The answer must be a single number: how many lines in the records below contain the word "ModeMsb".

==========

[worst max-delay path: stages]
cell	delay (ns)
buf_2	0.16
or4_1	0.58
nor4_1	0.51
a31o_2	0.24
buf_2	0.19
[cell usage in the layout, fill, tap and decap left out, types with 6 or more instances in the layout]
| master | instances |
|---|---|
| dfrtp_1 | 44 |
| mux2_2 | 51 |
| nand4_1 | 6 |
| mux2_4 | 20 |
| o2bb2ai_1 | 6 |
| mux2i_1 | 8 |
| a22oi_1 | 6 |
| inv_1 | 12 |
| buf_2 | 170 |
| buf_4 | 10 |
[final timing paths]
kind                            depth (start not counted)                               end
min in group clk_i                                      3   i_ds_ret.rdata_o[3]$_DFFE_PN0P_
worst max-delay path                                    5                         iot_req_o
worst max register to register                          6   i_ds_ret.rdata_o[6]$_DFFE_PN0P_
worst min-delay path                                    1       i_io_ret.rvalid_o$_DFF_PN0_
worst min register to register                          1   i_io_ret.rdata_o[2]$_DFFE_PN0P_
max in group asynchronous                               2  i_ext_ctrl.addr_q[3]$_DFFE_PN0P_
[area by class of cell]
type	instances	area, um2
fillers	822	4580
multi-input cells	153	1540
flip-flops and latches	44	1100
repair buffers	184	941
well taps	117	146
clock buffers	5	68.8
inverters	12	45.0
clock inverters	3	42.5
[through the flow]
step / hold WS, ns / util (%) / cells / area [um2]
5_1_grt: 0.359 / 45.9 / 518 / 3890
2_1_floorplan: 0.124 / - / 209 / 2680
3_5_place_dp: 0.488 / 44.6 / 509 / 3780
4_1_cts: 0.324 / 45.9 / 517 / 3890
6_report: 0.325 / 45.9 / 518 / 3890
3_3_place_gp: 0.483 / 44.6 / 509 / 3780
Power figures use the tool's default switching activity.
--- config.mk ---
export PLATFORM = sky130hd
export DESIGN_NAME = rs485_xcvr_en
export DESIGN_NICKNAME = d
export VERILOG_FILES = /design/src/rtl/rs485_en_pkg.sv /design/src/rtl/rs485_hw_seq.sv /design/src/rtl/rs485_mode_arb.sv /design/src/rtl/rs485_pin_stage.sv /design/src/rtl/rs485_xcvr_en.sv
export SDC_FILE = /design/constraint.sdc
export NUM_CORES = 1
export LEC_CHECK = 0
export BUFFER_PORTS_ARGS = -buffer_cell sky130_fd_sc_hd__buf_2
export CORE_AREA = 3 3 40 42
export CTS_BUF_LIST = sky130_fd_sc_hd__clkbuf_4
export CTS_CLUSTER_SIZE = 10
export DETAILED_ROUTE_END_ITERATION = 16
export DIE_AREA = 0 0 43 45
export PLACE_DENSITY = 0.37
export RECOVER_POWER = 100
export SKIP_CTS_REPAIR_TIMING = 1
export SLEW_MARGIN = 20
export SYNTH_ARGS = -nofsm -noshare
export SYNTH_HDL_FRONTEND = slang
export SYNTH_SLANG_ARGS = --single-unit
export TNS_END_PERCENT = 20
--- constraint.sdc ---
create_clock -name clk_i -period 2.4 [get_ports clk_i]
set_input_delay 0.36 -clock clk_i [delete_from_list [all_inputs] [get_ports clk_i]]
set_output_delay 0.36 -clock clk_i [all_outputs]
set_load 0.02 [all_outputs]
--- src/rtl/rs485_en_pkg.sv ---
package rs485_en_pkg;
  localparam int CtrlW     = 5;
  localparam int CtrlEn    = 0;
  localparam int CtrlRePol = 1;
  localparam int CtrlDePol = 2;
  localparam int ModeLsb   = 3;
  localparam int ModeW     = 2;
  localparam int ModeMsb   = ModeLsb + ModeW - 1;

  typedef enum logic [ModeW-1:0] {
    XM_DUPLEX  = 2'd0,
    XM_SW_EXCL = 2'd1,
    XM_HW_EXCL = 2'd2,
    XM_RSVD    = 2'd3
  } xfer_mode_e;

  typedef enum logic {
    PH_LISTEN = 1'b0,
    PH_TALK   = 1'b1
  } hw_phase_e;
endpackage

--- src/rtl/rs485_hw_seq.sv ---
module rs485_hw_seq
  import rs485_en_pkg::*;
(
  input  logic      clk_i,
  input  logic      rst_ni,
  input  logic      run_i,
  input  logic      de_en_i,
  input  logic      tx_pend_i,
  input  logic      tx_empty_i,
  output hw_phase_e phase_d_o
);
  hw_phase_e phase_q, phase_d;

  always_comb begin
    phase_d = phase_q;
    if (!run_i) begin
      phase_d = PH_LISTEN;
    end else begin
      unique case (phase_q)
        PH_LISTEN: if (tx_pend_i && de_en_i) phase_d = PH_TALK;
        PH_TALK:   if (!de_en_i || (tx_empty_i && !tx_pend_i)) phase_d = PH_LISTEN;
        default:   phase_d = PH_LISTEN;
      endcase
    end
  end

  always_ff @(posedge clk_i or negedge rst_ni) begin
    if (!rst_ni) phase_q <= PH_LISTEN;
    else         phase_q <= phase_d;
  end

  assign phase_d_o = phase_d;
endmodule

--- src/rtl/rs485_mode_arb.sv ---
module rs485_mode_arb
  import rs485_en_pkg::*;
(
  input  xfer_mode_e mode_i,
  input  hw_phase_e  phase_i,
  input  logic       de_en_i,
  input  logic       re_en_i,
  output logic       de_req_o,
  output logic       re_req_o,
  output logic       excl_o
);
  always_comb begin
    de_req_o = 1'b0;
    re_req_o = 1'b0;
    excl_o   = 1'b1;
    unique case (mode_i)
      XM_DUPLEX: begin
        de_req_o = de_en_i;
        re_req_o = re_en_i;
        excl_o   = 1'b0;
      end
      XM_SW_EXCL: begin
        de_req_o = de_en_i;
        re_req_o = re_en_i && !de_en_i;
      end
      default: begin
        // reserved code shares the hardware-exclusive path
        de_req_o = (phase_i == PH_TALK);
        re_req_o = (phase_i == PH_LISTEN) && re_en_i;
      end
    endcase
  end
endmodule

--- src/rtl/rs485_pin_stage.sv ---
module rs485_pin_stage (
  input  logic clk_i,
  input  logic rst_ni,
  input  logic run_i,
  input  logic de_req_i,
  input  logic re_req_i,
  input  logic excl_i,
  input  logic rx_busy_i,
  input  logic de_pol_i,
  input  logic re_pol_i,
  output logic de_o,
  output logic re_o
);
  logic de_q, re_q, de_d, re_d, hold;

  // keep RE through an unfinished frame unless an exclusive mode hands the line to DE
  assign hold = re_q && rx_busy_i && !(excl_i && de_req_i);
  assign de_d = run_i && de_req_i;
  assign re_d = run_i && (re_req_i || hold);

  always_ff @(posedge clk_i or negedge rst_ni) begin
    if (!rst_ni) begin
      de_q <= 1'b0;
      re_q <= 1'b0;
    end else begin
      de_q <= de_d;
      re_q <= re_d;
    end
  end

  assign de_o = de_q ? de_pol_i : !de_pol_i;
  assign re_o = re_q ? re_pol_i : !re_pol_i;
endmodule

--- src/rtl/rs485_xcvr_en.sv ---
module rs485_xcvr_en
  import rs485_en_pkg::*;
(
  input  logic             clk_i,
  input  logic             rst_ni,
  input  logic [CtrlW-1:0] ctrl_i,
  input  logic             de_en_i,
  input  logic             re_en_i,
  input  logic             tx_pend_i,
  input  logic             rx_busy_i,
  input  logic             tx_empty_i,
  output logic             de_o,
  output logic             re_o
);
  xfer_mode_e mode;
  hw_phase_e  phase_d;
  logic       run, hw_run, de_req, re_req, excl;

  assign run    = ctrl_i[CtrlEn];
  assign mode   = xfer_mode_e'(ctrl_i[ModeMsb:ModeLsb]);
  assign hw_run = run && ctrl_i[ModeMsb];

  rs485_hw_seq u_seq (
    .clk_i     (clk_i),
    .rst_ni    (rst_ni),
    .run_i     (hw_run),
    .de_en_i   (de_en_i),
    .tx_pend_i (tx_pend_i),
    .tx_empty_i(tx_empty_i),
    .phase_d_o (phase_d)
  );

  rs485_mode_arb u_arb (
    .mode_i  (mode),
    .phase_i (phase_d),
    .de_en_i (de_en_i),
    .re_en_i (re_en_i),
    .de_req_o(de_req),
    .re_req_o(re_req),
    .excl_o  (excl)
  );

  rs485_pin_stage u_pins (
    .clk_i    (clk_i),
    .rst_ni   (rst_ni),
    .run_i    (run),
    .de_req_i (de_req),
    .re_req_i (re_req),
    .excl_i   (excl),
    .rx_busy_i(rx_busy_i),
    .de_pol_i (ctrl_i[CtrlDePol]),
    .re_pol_i (ctrl_i[CtrlRePol]),
    .de_o     (de_o),
    .re_o     (re_o)
  );
endmodule

# Word-level counts from Yosys, hierarchy flattened
# Index checks and enable logic that the tools add are counted.
# W data, S select, Z words.
[totals]
register_bits = 3
out_inout_bits = 2
word_cells = 34
[classes]
n_eq_ne = 1
mux = 9
n_bitwise = 2
n_reduce_logical = 19
[op_table]
columns = ["cell", "n"]
rows = [
  ["$logic_and A1 B1 Y1", 10],
  ["$mux W1", 7],
  ["$logic_not A1 Y1", 5],
  ["$pmux W1 S2", 2],
  ["$eq A2 B1 Y1 const B", 1],
  ["$logic_not A2 Y1", 1],
  ["$logic_or A1 B1 Y1", 2],
  ["$not A1 Y1", 2],
  ["$reduce_or A2 Y1", 1],
]

# Logic depth before layout (Yosys ltp)
# Gate-level depths: netlist (run 1).
[logic_depth]
ltp_word = 12
depth_mapped = 3
mapped_depth_nobuf = 3

# Cells and area by module
# From an unflattened synthesis (run 1), not the netlist that was laid out.
[hier_totals]
hier_cells = 18
hier_area_um2 = 173.9
[by_module_without_submodules]
columns = ["module", "n_inst", "cells_per_inst", "area_each_um2"]
rows = [
  ["rs485_pin_stage", 1, 8, 93.8],
  ["rs485_hw_seq", 1, 3, 41.3],
  ["rs485_mode_arb", 1, 6, 32.5],
  ["rs485_xcvr_en", 1, 1, 6.3],
]

# Least setup slack after synthesis (run 1)
# No wires, ideal clock.
[synth_timing]
path_kind = "register -> output"
startpoint = "register u_pins.re_q"
endpoint = "output port re_o"
t_arrival_ps = 749
t_required_ps = 2040
path_slack_ps = 1291
path_stages_with_launch = 2
path_buffers = 0
cell_sequence = "dfrtp_1 xnor2_1"
[synth_via]
elab_chain_cells = 1
[synth_lines]
columns = ["item", "line_no", "text"]
rows = [
  ["start, declared", "rs485_pin_stage.sv:14", "logic de_q, re_q, de_d, re_d, hold;"],
  ["start signal, assigned", "rs485_pin_stage.sv:27", "re_q <= re_d;"],
  ["$mux W1", "rs485_pin_stage.sv:32", "assign re_o = re_q ? re_pol_i : !re_pol_i;"],
  ["end, declared", "rs485_xcvr_en.sv:13", "output logic re_o"],
]
# No other way between the ends.

# Worst setup path after layout (run 1)
# Ends and elaborated chain as after synthesis.

==> reports/results.tsv, run 1 <==
stage	metric	value	unit
floorplan	design.portCount	14	
global_route	grt_max_degree	4	
min_path	whs_path_depth	2	
critical_path	critical_path_required	2.04	ns
routing	detailedRoute.firstIterationViolations	1	
clocking	ctsRootBufferMaster	clkbuf_4	
global_route	number_of_global_route_vias_before_repair	196	
timing	setup_tns	0	ns
timing	maxClockFrequency	748	MHz
routing	per_cell_routed_wire_length	8.54	µm
floorplan	die_area	1940	µm²
critical_path	timing.critical_path.to_type	primary output	
routing	met2WireLength	255	µm
status	outcome	completed	
critical_path	r2r_cells	3	
min_path	min-delay-start	de_en_i	
clocking	ctsLongestPathBuffers	2	
placement	finalWeightedCongestion	0.612	
synthesis	synth-simple-area-share	21.1	%
clocking	clk_latency	0.23	ns
synthesis	synth_area_leader_cell	dfrtp_1	
min_path	worst_hold_path.endpoint	u_seq.phase_q$_DFF_PN0_	
synthesis	yosys_warnings	0	
synthesis	synth_cell_types	10	
synthesis	synth_mux_area_share	0	%
placement	place_ws	1.28	ns
global_route	track_usage	4.92	%
synthesis	synthesis.nets	25	
clocking	cts-buffers-inserted	3	
synthesis	synth-compound-area-share	21.1	%
floorplan	chipHeight	45	µm
clocking	cts-htree-levels	1	
synthesis	post_synthesis_adder_cell_area_fraction	0	%
critical_path	critical_path_peak_fanout	2	
finish	antenna-diode-count	0	
synthesis	synth.avg_cell_area	12.3	µm²
power_and_ir_drop	cellLeakagePower	0.141	nW
floorplan	core	1280	µm²
routing	maxUsedRoutingLayer	met3	
critical_path	rrSetupSlack	1.40	ns
synthesis	synth.top_cell.area_share	46.9	%
routing	routed_via_density	3.48	
synthesis	synth_xor_area_share	10.9	%
clocking	cts_tree	built	
timing	rsz0062_at_grt	no	
floorplan	floorplan.die.width	43	µm
timing	report.final.slew_viol_count	0	
floorplan	floorplan.initialDensity	12.5	%
power_and_ir_drop	power.density	670	nW/µm²
synthesis	mappedNetlistArea	160	µm²
synthesis	synth_top_family_by_area	compound AO/OA/AOI/OAI gates	
critical_path	rr_startpoint	u_seq.phase_q$_DFF_PN0_	
clocking	tritoncts_num_sinks	3	
timing	period_minus_slack	1.34	ns
placement	io_buffers	13	
clocking	clk_transition_reported_paths	0.04	ns
global_route	grt_pass1_wl	717	µm
timing	final.setup.worst_slack	1.06	ns
routing	routed_wirelength	393	µm
critical_path	critical_path_arrival	0.98	ns
critical_path	r2r_end	u_pins.re_q$_DFF_PN0_	
synthesis	yosys-top-cells-area	dfrtp_1, xnor2_1, nor2b_4	
timing	final.period_utilization	55.7	%
routing	wl_met1	105	µm
global_route	grt_antenna_before_repair	0	
timing	worstMarginPinSlew	0.266	ns
finish	final_layout_size_suffix_gt1_share	45.2	%
job	drv.max_cap_violation_count	0	
timing	setup-violations-final	0	
global_route	grt.overflow.total	0	
finish	synthToLayoutAreaGrowth	67.2	%
critical_path	worst-setup-path-type	flop to primary output	
routing	drtAntennaViolNets	0	
synthesis	synthCells	13	
min_path	holdCritPathClass	input port to flop	
timing	hold_violations	0	
routing	met3_length	33	µm
routing	detail_route.first_pass.iterations	2	
synthesis	sequential_area_share_after_synthesis	46.9	%
timing	finalClockSkew	0.00392	ns
routing	detail_route.drc_violations	0	
critical_path	startpoint_type	flop	
power_and_ir_drop	vdd.ir_drop.worst	0.000106	V
timing	relSlewSlack	82.2	%
finish	design.final.nets	44	
routing	routed-via-count	160	
floorplan	row_count	13	
synthesis	ys_ff_latch	3
===== src/rtl/fpd_pkg.sv =====
package fpd_pkg;

   typedef enum logic {
      FMT_LOW_ACTIVE  = 1'b0,
      FMT_HIGH_ACTIVE = 1'b1
   } fmt_e;

   localparam int TICKS_PER_BIT = 4;
   localparam int SAMPLE_TICK   = 3;
   localparam int SCLK_PER_BIT  = 2;

endpackage
<file path="src/rtl/dpsem_pkg.sv">
package dpsem_pkg;

   typedef enum logic [1:0] {
      SEM_FREE  = 2'd0,
      SEM_LEFT  = 2'd1,
      SEM_RIGHT = 2'd2
   } sem_owner_e;

   // Request state of the non-owning side after its write in this cycle.
   function automatic logic waiter_req(input logic wr, input logic wbit,
                                       input logic held);
      return wr ? ~wbit : held;
   endfunction

endpackage

</file>
<file path="src/rtl/dpsem_decode.sv">
module dpsem_decode #(
   parameter int NUM_SEM     = 8,
   parameter int PORT_ADDR_W = 14,
   parameter int DATA_W      = 8,
   localparam int SEL_W      = $clog2(NUM_SEM)
) (
   input  logic                   sel_n,
   input  logic                   mem_en_n,
   input  logic                   wr_n,
   input  logic [PORT_ADDR_W-1:0] addr,
   input  logic [DATA_W-1:0]      wdata,
   output logic                   acc,
   output logic                   rd,
   output logic [SEL_W-1:0]       idx,
   output logic                   wbit,
   output logic [NUM_SEM-1:0]     wr_hot
);
   logic we;

   assign acc  = ~sel_n & mem_en_n;
   assign rd   = acc & wr_n;
   assign we   = acc & ~wr_n;
   assign idx  = addr[SEL_W-1:0];
   assign wbit = wdata[0];

   for (genvar i = 0; i < NUM_SEM; i++) begin : g_hot
      assign wr_hot[i] = we && (idx == SEL_W'(i));
   end

   logic unused_ok;
   assign unused_ok = ^{addr[PORT_ADDR_W-1:SEL_W], wdata[DATA_W-1:1]};
endmodule

</file>
<file path="src/rtl/dpsem_cell.sv">
module dpsem_cell
   import dpsem_pkg::*;
(
   input  logic clk,
   input  logic rst,
   input  logic l_wr,
   input  logic l_bit,
   input  logic r_wr,
   input  logic r_bit,
   output logic own_l,
   output logic own_r,
   output logic pend
);
   sem_owner_e owner_q, owner_d;
   logic       pend_q, pend_d;
   logic       req;

   always_comb begin
      owner_d = owner_q;
      pend_d  = 1'b0;
      req     = 1'b0;
      unique case (owner_q)
         SEM_FREE: begin
            if (l_wr && !l_bit) begin
               owner_d = SEM_LEFT;
               pend_d  = r_wr && !r_bit;
            end else if (r_wr && !r_bit) begin
               owner_d = SEM_RIGHT;
            end
         end
         SEM_LEFT: begin
            req = waiter_req(r_wr, r_bit, pend_q);
            if (l_wr && l_bit) owner_d = req ? SEM_RIGHT : SEM_FREE;
            else               pend_d  = req;
         end
         SEM_RIGHT: begin
            req = waiter_req(l_wr, l_bit, pend_q);
            if (r_wr && r_bit) owner_d = req ? SEM_LEFT : SEM_FREE;
            else               pend_d  = req;
         end
         default: owner_d = SEM_FREE;
      endcase
   end

   always_ff @(posedge clk) begin
      if (rst) begin
         owner_q <= SEM_FREE;
         pend_q  <= 1'b0;
      end else begin
         owner_q <= owner_d;
         pend_q  <= pend_d;
      end
   end

   assign own_l = (owner_q == SEM_LEFT);
   assign own_r = (owner_q == SEM_RIGHT);
   assign pend  = pend_q;
endmodule

</file>
<file path="src/rtl/dpsem_readout.sv">
module dpsem_readout #(
   parameter int NUM_SEM = 8,
   parameter int DATA_W  = 8,
   localparam int SEL_W  = $clog2(NUM_SEM)
) (
   input  logic               clk,
   input  logic               rst,
   input  logic               rd,
   input  logic               oe_n,
   input  logic [SEL_W-1:0]   idx,
   input  logic [NUM_SEM-1:0] view,
   output logic [DATA_W-1:0]  rdata,
   output logic               drive
);
   always_ff @(posedge clk) begin
      if (rst) begin
         rdata <= '0;
         drive <= 1'b0;
      end else begin
         drive <= rd & ~oe_n;
         if (rd) rdata <= {DATA_W{view[idx]}};
      end
   end
endmodule

</file>
<file path="src/rtl/dpsem_unit.sv">
module dpsem_unit #(
   parameter int NUM_SEM        = 8,
   parameter int PORT_ADDR_W    = 14,
   parameter int DATA_W         = 8,
   parameter bit USE_SYNC_RESET = 1'b1
) (
   input  logic                   clk,
   input  logic                   rst,
   input  logic                   l_sel_n,
   input  logic                   l_mem_en_n,
   input  logic                   l_wr_n,
   input  logic                   l_oe_n,
   input  logic [PORT_ADDR_W-1:0] l_addr,
   input  logic [DATA_W-1:0]      l_wdata,
   output logic [DATA_W-1:0]      l_rdata,
   output logic                   l_drive,
   input  logic                   r_sel_n,
   input  logic                   r_mem_en_n,
   input  logic                   r_wr_n,
   input  logic                   r_oe_n,
   input  logic [PORT_ADDR_W-1:0] r_addr,
   input  logic [DATA_W-1:0]      r_wdata,
   output logic [DATA_W-1:0]      r_rdata,
   output logic                   r_drive
);
   localparam int SEL_W = $clog2(NUM_SEM);

   initial begin
      if (NUM_SEM < 2 || (1 << SEL_W) != NUM_SEM)
         $error("dpsem_unit: NUM_SEM must be a power of two, at least 2");
      if (PORT_ADDR_W <= SEL_W)
         $error("dpsem_unit: PORT_ADDR_W must exceed the select width");
      if (DATA_W < 1)
         $error("dpsem_unit: DATA_W must be at least 1");
   end

   logic rst_int;
   if (USE_SYNC_RESET) begin : g_rst
      assign rst_int = rst;
   end else begin : g_no_rst
      assign rst_int = 1'b0;
      logic unused_rst;
      assign unused_rst = rst;
   end

   logic               l_acc, l_rd, l_wbit, r_acc, r_rd, r_wbit;
   logic [SEL_W-1:0]   l_idx, r_idx;
   logic [NUM_SEM-1:0] l_hot, r_hot, own_l, own_r, pend;

   dpsem_decode #(.NUM_SEM(NUM_SEM), .PORT_ADDR_W(PORT_ADDR_W), .DATA_W(DATA_W)) u_dec_l (
      .sel_n(l_sel_n), .mem_en_n(l_mem_en_n), .wr_n(l_wr_n), .addr(l_addr),
      .wdata(l_wdata), .acc(l_acc), .rd(l_rd), .idx(l_idx), .wbit(l_wbit), .wr_hot(l_hot));

   dpsem_decode #(.NUM_SEM(NUM_SEM), .PORT_ADDR_W(PORT_ADDR_W), .DATA_W(DATA_W)) u_dec_r (
      .sel_n(r_sel_n), .mem_en_n(r_mem_en_n), .wr_n(r_wr_n), .addr(r_addr),
      .wdata(r_wdata), .acc(r_acc), .rd(r_rd), .idx(r_idx), .wbit(r_wbit), .wr_hot(r_hot));

   for (genvar i = 0; i < NUM_SEM; i++) begin : g_sem
      dpsem_cell u_cell (
         .clk(clk), .rst(rst_int),
         .l_wr(l_hot[i]), .l_bit(l_wbit),
         .r_wr(r_hot[i]), .r_bit(r_wbit),
         .own_l(own_l[i]), .own_r(own_r[i]), .pend(pend[i]));
   end

   dpsem_readout #(.NUM_SEM(NUM_SEM), .DATA_W(DATA_W)) u_out_l (
      .clk(clk), .rst(rst_int), .rd(l_rd), .oe_n(l_oe_n), .idx(l_idx),
      .view(~own_l), .rdata(l_rdata), .drive(l_drive));

   dpsem_readout #(.NUM_SEM(NUM_SEM), .DATA_W(DATA_W)) u_out_r (
      .clk(clk), .rst(rst_int), .rd(r_rd), .oe_n(r_oe_n), .idx(r_idx),
      .view(~own_r), .rdata(r_rdata), .drive(r_drive));
endmodule

</file>
<file path="config.mk">
export PLATFORM = sky130hd
export DESIGN_NAME = dpsem_unit
export DESIGN_NICKNAME = d
export VERILOG_FILES = /design/src/rtl/dpsem_pkg.sv /design/src/rtl/dpsem_decode.sv /design/src/rtl/dpsem_cell.sv /design/src/rtl/dpsem_readout.sv /design/src/rtl/dpsem_unit.sv
export SDC_FILE = /design/constraint.sdc
export NUM_CORES = 1
export LEC_CHECK = 0
export BUFFER_PORTS_ARGS = -buffer_cell sky130_fd_sc_hd__buf_2
export CAP_MARGIN = 10
export CORE_MARGIN = 5
export CORE_UTILIZATION = 56
export DETAILED_ROUTE_END_ITERATION = 12
export PLACE_DENSITY = 0.88
export SLEW_MARGIN = 20
export SYNTH_ARGS = -nofsm -noshare
export SYNTH_HDL_FRONTEND = slang
export SYNTH_SLANG_ARGS = --single-unit
</file>
<file path="constraint.sdc">
create_clock -name clk -period 3.9 [get_ports clk]
set_input_delay 0.195 -clock clk [delete_from_list [all_inputs] [get_ports clk]]
set_output_delay 0.195 -clock clk [all_outputs]
set_load 0.05 [all_outputs]
</file>
==> out/qor.yml <==
clock_skew_ns: 0.00941
numCtsBuffers: 3
outcome: "completed"
clock.fmax_ghz: 0.555
final_common_cell: "nand2_1"
path_max_fanout: 9
cp.arrival_ns: 2.01
p_sw_uw: 194
setup_ws_ns: 2.10
hold_viol_final: 0
yosys_warnings: 0
seq_power_share_pct: 44.9
avgSynthCellArea_um2: 7.11
max_stage_delay_ns: 0.71
wire_per_inst_um: 16.7
port_buffers: 35
die_width_um: 75.5
slowest_stage: "or4b_1"
cts_max_level: 1
rows: 23
post_cts_resized: 0
setup_viol_count_final: 0
fp.coreArea_mm2: 0.00409
synth_cell_type_count: 59
synthArstFlopShare_pct: 0
required_ns: 4.11
drv_slew: 0
pin_count: 72
vias_per_cell: 6.80
crit_buf_inv: 1
cts_hold_buf: 0
cell_internal_pwr_uw: 457
p_sw_share_pct: 29.8
antennaDiodeCount: 0
syn_area_mm2: 0.00240
drc: 0
synth-seq-cells: 28
synthFlopType: "dfxtp_1"
min_period_ns: 1.80
max_cap_violations: 0
max_slew_margin_pct: 41.4
final_cell_mix: "38 x nand2_1, 35 x buf_2, 31 x nor2_1"
rsz0062_at_grt: "no"
cp_cell_sequence: "buf_2 -> or4b_1 -> nor3_2 -> nor2b_1 -> or4_1 -> o21ai_0"
post-place-ws_ns: 1.66
cts_tree: "yes"
overflow: 0
antenna_found_initial: 0
hp-class: "in2reg"
fin_crit_sh_pct: 46.2
area_delta_synth_final_pct: 5.88
cts_root_buf: "clkbuf_8"
dp_hpwl_mm: 4.76
p_comb_share_pct: 18.8
grt_pass1_vias: 2403
clk_latency_ns: 0.28
drt.antenna.violating_nets: 0
start_util_pct: 58.8
via_count: 2674
grt_max_degree: 27
fp.dieArea_mm2: 0.00570
worst_setup_path_end_kind: "flip-flop"
start_kind: "primary input"
totalWireLength_mm: 6.57
crit_family: "simple AND/OR/NAND/NOR gates"
clockBufferDepth: 2
fin_nets: 398
firstDrtPassIters: 5
syn_nets: 392
powerDensity_mw_per_mm2: 256
p_leak_uw: 0.000856
ir_drop_uv: 353
tightest_slew_ns: 0.867
post_cts_buffers: 0
grt_usage_pct: 24.2
clkPwrFrac_pct: 36.3
grt_pass1_wl_mm: 10.9
synth-edff-count: 0
critPathKind: "in2reg"
drive_above_1_share_pct: 16.0
clk_pin_slew_worst_paths_ns: 0.11
clock-sinks: 28
timing.setup.tns_ns: 0
synth_cells: 338
yosysSeqAreaShare_pct: 23.3
place.gp.congestion: 0.919
first_iter_violations: 404
dieHeight_um: 75.5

==========

Exercise response -> 3